= Tyson Spring Cave =

Cave in southeastern Minnesota

Tyson Spring Cave is a cave located in southeastern Minnesota's Fillmore County. The region is within the Driftless Area, a region noted for its karst topography, which includes caves and sinkholes. Tyson's cave is a solutional cave privately owned by the Minnesota Cave Preserve. It is known for the extinct ice-age bones found scattered throughout the cave rooms. The majority of this extensive cave is approximately 120 feet below the surface and is estimated to be 3.5–5 miles in length, making it the 258th longest cave in the United States.

==History==
After the War of 1812, the United States deeded a parcel of land containing the natural entrance to Tyson Spring Cave to a war widow, who then deeded the property to Mr. Harper Tyson in 1862. Residents of Fillmore County would venture into the cave using wooden boats but were prevented from going any further than 800 feet because the passage was completely submerged in water. In the 1980s, local caver Roger Kehret began removing piles of rocks near the entrance in hopes of lowering the water level enough to pass through the sump. In 1985, Larry Laine and Steve Porter used SCUBA gear to dive through and reported that the cave indeed did continue into the unknown. Shortly thereafter, Roger Kehret and Dave Gerboth assisted John Ackerman in removing a constriction that lowered the water level enough for them to enter the cave without diving gear. John was the first non-diver to enter the cave, and alone, he ventured deeper. He eventually reached the end of the cave system and reported his findings to the scientific community. Since the cave could only be accessed during low water conditions, very few cavers entered this cave over the next 20 years.

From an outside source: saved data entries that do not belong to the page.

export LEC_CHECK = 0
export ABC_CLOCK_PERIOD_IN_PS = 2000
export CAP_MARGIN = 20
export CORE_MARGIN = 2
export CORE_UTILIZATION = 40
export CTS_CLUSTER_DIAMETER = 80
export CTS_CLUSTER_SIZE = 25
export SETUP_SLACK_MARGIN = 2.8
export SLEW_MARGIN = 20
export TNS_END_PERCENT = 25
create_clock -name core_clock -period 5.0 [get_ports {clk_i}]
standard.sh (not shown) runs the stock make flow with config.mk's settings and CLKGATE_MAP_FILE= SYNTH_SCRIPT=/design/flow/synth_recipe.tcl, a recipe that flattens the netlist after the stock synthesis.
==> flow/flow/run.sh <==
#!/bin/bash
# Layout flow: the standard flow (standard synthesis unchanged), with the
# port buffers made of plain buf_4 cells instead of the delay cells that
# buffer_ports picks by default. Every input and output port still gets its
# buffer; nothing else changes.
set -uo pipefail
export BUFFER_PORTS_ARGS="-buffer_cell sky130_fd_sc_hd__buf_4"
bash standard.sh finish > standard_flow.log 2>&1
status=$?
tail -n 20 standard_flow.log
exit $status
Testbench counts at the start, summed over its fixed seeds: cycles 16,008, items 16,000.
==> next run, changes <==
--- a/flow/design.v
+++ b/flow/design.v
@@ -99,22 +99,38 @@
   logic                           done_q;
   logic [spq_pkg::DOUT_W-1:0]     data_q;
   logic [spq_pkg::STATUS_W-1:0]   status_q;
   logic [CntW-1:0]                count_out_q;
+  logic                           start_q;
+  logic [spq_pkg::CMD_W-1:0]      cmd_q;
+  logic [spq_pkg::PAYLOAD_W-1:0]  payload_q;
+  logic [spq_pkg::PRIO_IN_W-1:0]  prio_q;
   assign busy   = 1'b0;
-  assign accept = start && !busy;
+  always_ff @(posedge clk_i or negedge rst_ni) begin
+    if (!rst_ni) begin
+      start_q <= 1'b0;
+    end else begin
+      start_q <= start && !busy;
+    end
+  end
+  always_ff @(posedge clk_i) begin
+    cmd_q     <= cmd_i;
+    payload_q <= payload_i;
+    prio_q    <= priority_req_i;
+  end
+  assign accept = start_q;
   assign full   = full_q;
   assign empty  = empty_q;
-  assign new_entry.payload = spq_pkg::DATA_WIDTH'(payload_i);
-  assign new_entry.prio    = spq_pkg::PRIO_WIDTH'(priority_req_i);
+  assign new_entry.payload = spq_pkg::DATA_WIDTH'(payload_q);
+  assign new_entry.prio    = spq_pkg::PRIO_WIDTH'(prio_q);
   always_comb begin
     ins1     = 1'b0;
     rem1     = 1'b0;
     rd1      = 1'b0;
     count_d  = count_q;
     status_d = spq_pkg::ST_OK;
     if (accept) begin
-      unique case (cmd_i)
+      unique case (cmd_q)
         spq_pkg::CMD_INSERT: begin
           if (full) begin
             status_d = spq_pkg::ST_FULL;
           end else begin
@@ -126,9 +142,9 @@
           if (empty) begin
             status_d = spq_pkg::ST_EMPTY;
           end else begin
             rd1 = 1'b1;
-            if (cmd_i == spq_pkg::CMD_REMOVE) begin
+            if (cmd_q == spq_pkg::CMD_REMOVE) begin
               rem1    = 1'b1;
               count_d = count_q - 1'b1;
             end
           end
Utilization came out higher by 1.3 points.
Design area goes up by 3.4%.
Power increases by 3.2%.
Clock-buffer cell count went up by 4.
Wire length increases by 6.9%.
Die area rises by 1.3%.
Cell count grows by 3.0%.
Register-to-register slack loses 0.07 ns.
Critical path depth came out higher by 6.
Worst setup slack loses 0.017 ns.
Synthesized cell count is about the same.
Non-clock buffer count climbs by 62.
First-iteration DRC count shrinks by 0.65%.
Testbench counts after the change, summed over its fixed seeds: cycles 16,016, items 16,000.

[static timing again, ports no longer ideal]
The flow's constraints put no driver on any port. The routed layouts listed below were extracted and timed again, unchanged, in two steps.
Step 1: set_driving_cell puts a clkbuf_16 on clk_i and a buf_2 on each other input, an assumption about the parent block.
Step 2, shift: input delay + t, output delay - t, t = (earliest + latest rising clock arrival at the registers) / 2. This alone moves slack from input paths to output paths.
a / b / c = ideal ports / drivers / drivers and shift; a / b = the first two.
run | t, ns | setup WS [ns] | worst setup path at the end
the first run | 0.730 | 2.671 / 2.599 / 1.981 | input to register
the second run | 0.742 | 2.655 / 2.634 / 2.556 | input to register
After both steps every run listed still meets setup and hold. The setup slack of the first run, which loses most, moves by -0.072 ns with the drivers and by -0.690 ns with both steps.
From an optimization exercise on the open Yosys and OpenROAD flow, aimed at small area, a short achievable clock period and few clock cycles per item; shortcuts taken in it are not production practice.
Where RTL was checked, it was by simulation tests only, not by an equivalence proof against the original.
Function not checked in runs 3 to 5: the RTL went through the layout flow alone.

<file path="design/flow/design.v">
package alu_pkg;
    localparam int DATA_W = 16;
    localparam int FRAC_W = 10;
    typedef logic signed [DATA_W-1:0]   fx_t;
    typedef logic [4:0]                 cnt_t;    
    typedef enum logic [3:0] {
        OP_FXADD = 4'd0,
        OP_FXSUB = 4'd1,
        OP_FXMUL = 4'd2,
        OP_FXMAC = 4'd3,
        OP_CLZ   = 4'd5,
        OP_LRCW  = 4'd6,
        OP_LFSR  = 4'd7
    } op_e;
    typedef struct packed {
        op_e op;
        fx_t a;
        fx_t b;
    } alu_req_t;
    localparam int MUL_STEPS = 4;
endpackage
`timescale 1ns/10ps
module fx_arith (
    input  logic        i_clk,
    input  logic        i_first,   
    input  logic [1:0]  i_step,    
    input  logic        i_addsub,
    input  logic        i_sub,
    input  logic        i_mul,
    input  logic        i_mac,
    input  logic [15:0] i_a,
    input  logic [15:0] i_b,       
    input  logic [3:0]  i_b_in,    
    input  logic [15:0] i_acc,
    output logic [15:0] o_res      
);
    function automatic [15:0] sat22(input logic [21:0] v);
        if (!v[21] && (|v[20:15])) begin
            sat22 = 16'h7FFF;
        end else if (v[21] && !(&v[20:15])) begin
            sat22 = 16'h8000;
        end else begin
            sat22 = v[15:0];
        end
    endfunction
    function automatic [15:0] sat17(input logic [16:0] v);
        if (v[16] != v[15]) begin
            sat17 = {v[16], {15{v[15]}}};
        end else begin
            sat17 = v[15:0];
        end
    endfunction
    function automatic [2:0] booth_enc(input logic [2:0] w);
        booth_enc[0] = w[1] ^ w[0];
        booth_enc[1] = (w[2] & ~w[1] & ~w[0]) | (~w[2] & w[1] & w[0]);
        booth_enc[2] = w[2];
    endfunction
    function automatic [16:0] booth_pp(input logic [2:0] e, input logic [15:0] a);
        logic [16:0] m;
        m = ({17{e[0]}} & {a[15], a}) | ({17{e[1]}} & {a, 1'b0});
        booth_pp = m ^ {17{e[2]}};
    endfunction
    logic [17:0] as_sum;
    logic [16:0] as_res;
    assign as_sum = {i_a[15], i_a[15], i_a, 1'b1} + {i_b[15], i_b[15], i_b, i_sub};
    assign as_res = as_sum[17:1];
    logic [4:0]  win;
    logic [5:0]  enc_q;
    logic [15:0] h_q;       
    logic [7:0]  lo_q;      
    logic [19:0] x;
    logic [19:0] y;
    logic [19:0] hx;
    logic [19:0] cs_s;
    logic [19:0] cs_c;
    logic [20:0] step_sum;
    logic [19:0] sum;
    logic [16:0] pp0;
    logic [16:0] pp1;
    always_comb begin
        if (i_first) begin
            win = {i_b_in, 1'b0};
        end else begin
            case (i_step)
                2'd0:    win = i_b[7:3];
                2'd1:    win = i_b[11:7];
                default: win = i_b[15:11];
            endcase
        end
    end
    always_ff @(posedge i_clk) begin
        enc_q <= {booth_enc(win[4:2]), booth_enc(win[2:0])};
    end
    assign pp0  = booth_pp(enc_q[2:0], i_a);
    assign pp1  = booth_pp(enc_q[5:3], i_a);
    assign hx   = {{4{h_q[15]}}, h_q};
    assign x    = {{3{pp0[16]}}, pp0};
    assign y    = {pp1[16], pp1, enc_q[5], enc_q[5]};
    assign cs_s = hx ^ x ^ y;
    assign cs_c = (hx & x) | (hx & y) | (x & y);
    assign step_sum = {cs_s, 1'b1} + {cs_c[18:0], enc_q[5], enc_q[2]};
    assign sum      = step_sum[20:1];
    always_ff @(posedge i_clk) begin
        if (i_first) begin
            h_q <= '0;
        end else begin
            h_q <= sum[19:4];
        end
        lo_q <= {sum[3:0], lo_q[7:4]};
    end
    logic [21:0] fin_b;
    logic [22:0] fin_sum;
    logic [21:0] fin;
    assign fin_b   = {{6{i_acc[15] & i_mac}}, i_acc & {16{i_mac}}};
    assign fin_sum = {h_q, lo_q[7:2], 1'b1} + {fin_b, lo_q[1]};
    assign fin     = fin_sum[22:1];
    assign o_res = ({16{i_addsub}} & sat17(as_res))
                 | ({16{i_mul}}    & sat22(fin));
endmodule
`timescale 1ns/10ps
module bit_ops #(
    parameter int LFSR_MAX_STEPS = 8
) (
    input  logic        i_clk,
    input  logic        i_clz,
    input  logic        i_lrcw,
    input  logic        i_lfsr,
    input  logic [15:0] i_a,
    input  logic [15:0] i_b,
    output logic [15:0] o_res     
);
    function automatic [4:0] clz16(input logic [15:0] v);
        logic [4:0] n;
        n = 5'd16;
        for (int i = 0; i < 16; i++) begin
            if (v[i]) begin
                n = 5'(15 - i);
            end
        end
        clz16 = n;
    endfunction
    function automatic [2:0] pop4(input logic [3:0] v);
        pop4 = {2'd0, v[0]} + {2'd0, v[1]} + {2'd0, v[2]} + {2'd0, v[3]};
    endfunction
    function automatic [4:0] popcount(input logic [15:0] v);
        logic [3:0] lo;
        logic [3:0] hi;
        lo = {1'b0, pop4(v[3:0])} + {1'b0, pop4(v[7:4])};
        hi = {1'b0, pop4(v[11:8])} + {1'b0, pop4(v[15:12])};
        popcount = {1'b0, lo} + {1'b0, hi};
    endfunction
    function automatic [15:0] lrcw(input logic [15:0] b, input logic [4:0] n);
        logic [15:0] x;
        x = b;
        if (n[4]) x = ~x;
        if (n[3]) x = {x[7:0],  ~x[15:8]};
        if (n[2]) x = {x[11:0], ~x[15:12]};
        if (n[1]) x = {x[13:0], ~x[15:14]};
        if (n[0]) x = {x[14:0], ~x[15]};
        lrcw = x;
    endfunction
    function automatic [15:0] lfsr_adv(input logic [15:0] a, input logic [15:0] b);
        logic [23:0] ext;
        logic [23:0] sh;
        for (int j = 1; j <= 8; j++) begin
            ext[8-j] = a[16-j] ^ a[14-j] ^ a[13-j] ^ a[11-j];
        end
        ext[23:8] = a;
        sh = ext;
        if (b[3]) sh = {sh[15:0], 8'b0};
        if (b[2]) sh = {sh[19:0], 4'b0};
        if (b[1]) sh = {sh[21:0], 2'b0};
        if (b[0]) sh = {sh[22:0], 1'b0};
        if ((|b[15:4]) || (b[3] && (|b[2:0]))) begin
            sh = '0;
        end
        lfsr_adv = sh[23:8];
    endfunction
    logic [4:0] pcnt_q;
    always_ff @(posedge i_clk) begin
        pcnt_q <= popcount(i_a);
    end
    assign o_res = ({16{i_clz}}  & {11'd0, clz16(i_a)})
                 | ({16{i_lrcw}} & lrcw(i_b, pcnt_q))
                 | ({16{i_lfsr}} & lfsr_adv(i_a, i_b));
endmodule
`timescale 1ns/10ps
module alu_ctrl (
    input  logic        i_clk,
    input  logic        i_rst_n,
    input  logic        i_req,
    input  logic [3:0]  i_op,         
    input  logic        i_mul,        
    input  logic        i_lrcw,       
    input  logic [15:0] i_arith_res,  
    input  logic [15:0] i_bits_res,   
    output logic        o_first,      
    output logic [1:0]  o_step,       
    output logic [15:0] o_acc,
    output logic        o_ack,
    output logic [15:0] o_result
);
    logic        busy_q;
    logic        last_q;     
    logic        ack_q;
    logic [1:0]  step_q;
    logic [15:0] result_q;   
    logic        one_cycle;
    assign one_cycle = !((i_op == alu_pkg::OP_FXMUL) || (i_op == alu_pkg::OP_FXMAC)
                         || (i_op == alu_pkg::OP_LRCW));
    always_ff @(posedge i_clk or negedge i_rst_n) begin
        if (!i_rst_n) begin
            busy_q <= 1'b0;
            last_q <= 1'b0;
            ack_q  <= 1'b0;
            step_q <= 2'd0;
        end else begin
            if (!busy_q) begin
                step_q <= 2'd0;
                if (!ack_q && i_req) begin
                    busy_q <= 1'b1;
                    last_q <= one_cycle;
                end else if (ack_q && !i_req) begin
                    ack_q  <= 1'b0;
                end
            end else if (last_q) begin
                busy_q <= 1'b0;
                last_q <= 1'b0;
                ack_q  <= 1'b1;
            end else begin
                step_q <= step_q + 2'd1;
                last_q <= i_lrcw || (step_q == 2'd3);
            end
        end
    end
    always_ff @(posedge i_clk or negedge i_rst_n) begin
        if (!i_rst_n) begin
            result_q <= '0;
        end else if (busy_q && last_q) begin
            result_q <= i_arith_res | i_bits_res;
        end
    end
    assign o_first  = !busy_q;
    assign o_step   = step_q;
    assign o_acc    = result_q;
    assign o_result = result_q;
    assign o_ack    = ack_q;
endmodule
`timescale 1ns/10ps
module alu_top #(
    parameter int LFSR_MAX_STEPS = 8
) (
    input  logic     i_clk,
    input  logic     i_rst_n,
    input  logic     i_req,
    input  alu_pkg::alu_req_t i_cmd,
    output logic     o_ack,
    output alu_pkg::fx_t      o_result
);
    logic        f_add, f_sub, f_mul, f_mac, f_clz, f_lrcw, f_lfsr;
    logic [15:0] a_q;
    logic [15:0] bx_q;      
    logic        first;
    logic [1:0]  step;
    logic [15:0] acc;
    logic [15:0] arith_res;
    logic [15:0] bits_res;
    always_ff @(posedge i_clk) begin
        f_add  <= (i_cmd.op == alu_pkg::OP_FXADD);
        f_sub  <= (i_cmd.op == alu_pkg::OP_FXSUB);
        f_mul  <= (i_cmd.op == alu_pkg::OP_FXMUL);
        f_mac  <= (i_cmd.op == alu_pkg::OP_FXMAC);
        f_clz  <= (i_cmd.op == alu_pkg::OP_CLZ);
        f_lrcw <= (i_cmd.op == alu_pkg::OP_LRCW);
        f_lfsr <= (i_cmd.op == alu_pkg::OP_LFSR);
        a_q    <= i_cmd.a;
        bx_q   <= i_cmd.b ^ {16{i_cmd.op == alu_pkg::OP_FXSUB}};
    end
    alu_ctrl u_ctrl (
        .i_clk       (i_clk),
        .i_rst_n     (i_rst_n),
        .i_req       (i_req),
        .i_op        (i_cmd.op),
        .i_mul       (f_mul | f_mac),
        .i_lrcw      (f_lrcw),
        .i_arith_res (arith_res),
        .i_bits_res  (bits_res),
        .o_first     (first),
        .o_step      (step),
        .o_acc       (acc),
        .o_ack       (o_ack),
        .o_result    (o_result)
    );
    fx_arith u_fx_arith (
        .i_clk   (i_clk),
        .i_first (first),
        .i_step  (step),
        .i_addsub(f_add | f_sub),
        .i_sub   (f_sub),
        .i_mul   (f_mul | f_mac),
        .i_mac   (f_mac),
        .i_a     (a_q),
        .i_b     (bx_q),
        .i_b_in  (i_cmd.b[3:0]),
        .i_acc   (acc),
        .o_res   (arith_res)
    );
    bit_ops #(
        .LFSR_MAX_STEPS (LFSR_MAX_STEPS)
    ) u_bit_ops (
        .i_clk   (i_clk),
        .i_clz   (f_clz),
        .i_lrcw  (f_lrcw),
        .i_lfsr  (f_lfsr),
        .i_a     (a_q),
        .i_b     (bx_q),
        .o_res   (bits_res)
    );
endmodule
</file>
Source: an optimization exercise on an open RTL-to-GDS flow (aim: a short achievable clock period and few clock cycles). Production flows keep margins and buffers that such runs may drop. In this exercise RTL edits were held to simulation tests only and were not proved equivalent to the original. Power figures rest on the tool's default switching activity, not on a simulated workload.

## north
## cpu_top
module cpu_top (
    input  logic            clk,
    input  logic            rst,
    input  logic [cpu_pkg::XLEN-1:0] instr_in,
    input  logic [cpu_pkg::XLEN-1:0] pmem_data_in,
    output logic [cpu_pkg::XLEN-1:0] pc,
    output logic [cpu_pkg::XLEN-1:0] pmem_data_out,
    output logic [cpu_pkg::XLEN-1:0] pmem_addr_out,
    output logic            pmem_write
);
For scale: roughly 770 flip-flops, ~83 I/O pins, ~43,000 um^2 of cells after synthesis.
clock: 5.0 ns
lec_check: 0
cap_margin: 20
core_margin: 2
core_utilization: 40
setup_slack_margin: 2.6
slew_margin: 20
synth_hierarchical: 1
synth_minimum_keep_size: 0
run.sh (not shown) runs the stock make flow with config.mk's settings and CLKGATE_MAP_FILE= SYNTH_SCRIPT=/design/flow/synth_recipe.tcl, a recipe that flattens the netlist after the stock synthesis.
Testbench counts of north, summed over its fixed seeds: cycles 30,664.
Context: an optimization exercise on an open-source flow, tuned for small area, a short achievable clock period and few clock cycles per item. The choices shown serve that exercise and are no tape-out recipe.
Where RTL was checked, it was by simulation tests only, not by an equivalence proof against the original.
Power and IR drop assume default switching activity.

## sprw_top
module sprw_top (
    input  logic        clk,
    input  logic        rstn,
    input  logic        in_valid,
    input  logic [31:0] ra,
    input  logic [31:0] rb,
    input  logic [4:0]  op1,
    input  logic [2:0]  op2,
    output logic        out_valid,
    output logic [31:0] result
);
For scale: ~1400 cells after synthesis, about 78 flip-flops, about 110 I/O pins.
==> flow/config.mk <==
export PLATFORM = sky130hd
export DESIGN_NAME = sprw_top
export DESIGN_NICKNAME = sprw_top
export VERILOG_FILES = /design/flow/design.v
export SDC_FILE = /design/flow/constraint.sdc
export NUM_CORES = 4
export LEC_CHECK = 0
export CAP_MARGIN = 20
export CORE_MARGIN = 2
export CORE_UTILIZATION = 40
export SLEW_MARGIN = 20
==> flow/constraint.sdc <==
create_clock -name core_clock -period 6.5 [get_ports {clk}]
set_input_delay 1.3000 -clock core_clock [delete_from_list [all_inputs] [get_ports {clk}]]
set_output_delay 1.3000 -clock core_clock [all_outputs]
set_load 0.01 [all_outputs]
standard.sh (not shown) runs the stock make flow with config.mk's settings and CLKGATE_MAP_FILE= SYNTH_SCRIPT=/design/flow/synth_recipe.tcl, a recipe that flattens the netlist after the stock synthesis.
==> flow/flow/run.sh <==
#!/bin/bash
bash standard.sh > standard.log 2>&1
Then changed:
==> flow/run.sh (new file) <==
#!/bin/bash
# synth_recipe.tcl (not shown) runs the flow's synth.tcl, then flattens the netlist and writes it again
# the make line also repeats each setting of config.mk as NAME=value (left out here)
make -C /OpenROAD-flow-scripts/flow DESIGN_CONFIG=/design/flow/config.mk WORK_HOME=/design/flow/orfs CLKGATE_MAP_FILE= SYNTH_SCRIPT=/design/flow/synth_recipe.tcl finish
SETUP_SLACK_MARGIN = 2.5   (was default)
removed: flow/flow/run.sh
removed: flow/standard.sh
Total power came out higher by about a fifth.
Via count grows by a few percent.
Wire length goes up by roughly a tenth.
Critical path depth went up by 2.
Final cell count came out higher by a few percent.
Clock skew climbs by 4.8 ps.
Non-clock buffer count grows by 50.
Then changed:
ABC_CLOCK_PERIOD_IN_PS = 3500   (was default)
After rerunning: The changed run produced a clean layout; wire length stays the same; final area does not change; sequential share of layout area does not change; non-clock buffer count stays the same; via count does not change; area after synthesis is unchanged; hold slack is unchanged; global-route usage stays the same; core utilization stays the same; count of clock-buffer cells in the layout stays the same; power is unchanged.
No run of this note included a check of the RTL's function; only the layout flow was run.


Another version of the RTL of sprw_top (not shown whole).
Size: about 190 flip-flops, roughly 110 I/O pins, ~12000 um2 of cells after synthesis.
==> flow/config.mk <==
export PLATFORM = sky130hd
export DESIGN_NAME = sprw_top
export DESIGN_NICKNAME = sprw_top
export VERILOG_FILES = /design/flow/design.v
export SDC_FILE = /design/flow/constraint.sdc
export NUM_CORES = 4
export LEC_CHECK = 0
export CAP_MARGIN = 20
export CORE_MARGIN = 2
export CORE_UTILIZATION = 40
export SETUP_SLACK_MARGIN = 2.5
export SLEW_MARGIN = 20
==> flow/constraint.sdc <==
create_clock -name core_clock -period 6.5 [get_ports {clk}]
set_input_delay 1.3000 -clock core_clock [delete_from_list [all_inputs] [get_ports {clk}]]
set_output_delay 1.3000 -clock core_clock [all_outputs]
set_load 0.01 [all_outputs]
==> flow/flow/run.sh <==
#!/bin/bash
set -euo pipefail
W=$PWD
D=$(cat $W/flow/abc_delay_ps)
cat > $W/my_synth.tcl <<EOS
proc extract_fa {args} { puts "extract_fa skipped by flow/run.sh" }
proc abc {args} {
  set i [lsearch -exact \$args -script]
  if {\$i >= 0} { lset args [expr {\$i + 1}] $W/flow/abc.script }
  set j [lsearch -exact \$args -D]
  if {\$j >= 0} { lset args [expr {\$j + 1}] $D } else { lappend args -D $D }
  yosys abc {*}\$args
}
EOS
cat $W/synth_recipe.tcl >> $W/my_synth.tcl
bash $W/standard.sh SYNTH_SCRIPT=$W/my_synth.tcl finish > $W/standard.log 2>&1
==> flow/flow/abc.script <==
strash
&get -n
&st
&syn2
&if -g -K 6
&synch2
&put
dch -f
map {D}
topo
buffer -c
upsize -c {D}
dnsize -c {D}
==> flow/flow/abc_delay_ps <==
3000
Testbench counts at the start, summed over its fixed seeds: cycles 16,024, items 16,000.
Next try:
==> flow/flow/run.sh (replaced) <==
#!/bin/bash
set -euo pipefail
W=$PWD
BUF=$(cat $W/flow/port_buffer)
cat > $W/my_synth.tcl <<EOS
proc extract_fa {args} { puts "extract_fa skipped by flow/run.sh" }
proc abc {args} {
  set i [lsearch -exact \$args -script]
  if {\$i >= 0} { lset args [expr {\$i + 1}] $W/flow/abc.script }
  yosys abc {*}\$args
}
EOS
cat $W/synth_recipe.tcl >> $W/my_synth.tcl
bash $W/standard.sh SYNTH_SCRIPT=$W/my_synth.tcl "BUFFER_PORTS_ARGS=-buffer_cell $BUF" finish > $W/standard.log 2>&1
==> flow/flow/abc.script (replaced) <==
strash
dc2
dch -f
map
topo
buffer -c
upsize -c
dnsize -c
==> flow/flow/port_buffer (new file) <==
sky130_fd_sc_hd__buf_1
--- a/flow/config.mk
+++ b/flow/config.mk
@@ -10,3 +10,3 @@
 export CORE_UTILIZATION = 40
-export SETUP_SLACK_MARGIN = 2.5
+export SETUP_SLACK_MARGIN = 3
 export SLEW_MARGIN = 20
removed: flow/flow/abc_delay_ps
Synthesized cell count shrinks by about a fifth.
First-iteration DRC count shrinks by a little under a tenth.
Fmax is about the same.
Clock power is about the same.
Power is lower by roughly a tenth.
Die area came out lower by roughly a tenth.
Non-clock buffer count came out higher by 8.
Synthesized area decreases by roughly a tenth.
Next try:
--- a/flow/config.mk
+++ b/flow/config.mk
@@ -10,3 +10,3 @@
 export CORE_UTILIZATION = 40
-export SETUP_SLACK_MARGIN = 3
+export SETUP_SLACK_MARGIN = 2.5
 export SLEW_MARGIN = 20
=>
- power fell by about 0.9%
- setup slack got worse by 0.30 ns
- register-to-register slack is worse by 0.30 ns
- hold slack barely changes

[port drivers added, routing unchanged]
No port has a modelled driver above. Below, the same layouts with a new extraction and two added sets of constraints. Step 1: set_driving_cell puts a clkbuf_16 on clk and a buf_2 on each other input, an assumption about the parent block. Step 2, shift: input delay + t, output delay - t, t = (earliest + latest rising clock arrival at the registers) / 2. This alone moves slack from input paths to output paths. a / b / c = ideal ports / drivers / drivers and shift; a / b = the first two.
run | t, ns | setup WS [ns] | worst data-port slew with drivers (ns)
the first run of note 1 | 0.399 | 0.236 / 0.257 / -0.142 | 0.04
the second run of note 1 | 0.403 | 0.781 / 0.797 / 0.394 | 0.04
the third run of note 1 | 0.403 | 0.781 / 0.797 / 0.394 | 0.04
the first run of note 2 | 0.494 | 3.239 / 3.239 / 3.171 | 0.04
the second run of note 2 | 0.489 | 3.234 / 3.234 / 3.234 | 0.04
the third run of note 2 | 0.489 | 2.934 / 2.934 / 2.934 | 0.04
Met with ideal ports but missed after step 2: setup timing in the first run of note 1.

In 2006, John Ackerman, owner of the Minnesota Cave Preserve, purchased the land above the cave, along with 143 acres of subterranean rights as they pertain to the cave system. The preserve created a 124-foot entrance shaft to allow safe entry into the cave and placed a gate at the natural entrance to prevent unauthorized access. Entry is available to scientists, select nature groups, and Minnesota Caving Club members and is tightly controlled. In 2008, John Ackerman and two fellow cavers found an ancient stag moose antler, which initiated the discovery of over 175 extinct ice-age bones.

==Bone discovery==
In 2008, Ackerman and several other cavers began to excavate a side passage in the cave and discovered an ancient bone. He brought the bone to David Mather at the St. Paul History Center, who was able to identify it as part of an elk or moose, but was unable to identify the exact species. The bone was then sent to the Illinois State Museum's assistant curator, Chris Widga. The Illinois State Museum identified the ancient bone to be a prehistoric Stag-Moose (Cervalces scotti) antler, which is the first record of a stag-moose in Minnesota. Shortly thereafter, Chris Widga was examining the discovery site of the antler when he discovered the skull to an ancient saber-tooth cat (Homotherium serum), which is the first record of a saber-tooth cat in the Great Lakes region. The nearest discovery of a saber-tooth cat is in northern Arkansas. The Rafter Radiocarbon National Isotope Center in New Zealand used radiocarbon dating to identify that the Saber-tooth cat lived approximately 27,000 years ago. Paleontologists were stunned when Penn State lab successfully amplified and sequenced DNA from the extinct saber-tooth cat. Since the discovery of the stag-moose antler and the saber-tooth cat skull, more than 175 ancient bones dating between 27,590 and 26,200 years old have been found in Tyson Spring Cave and Bat River Cave.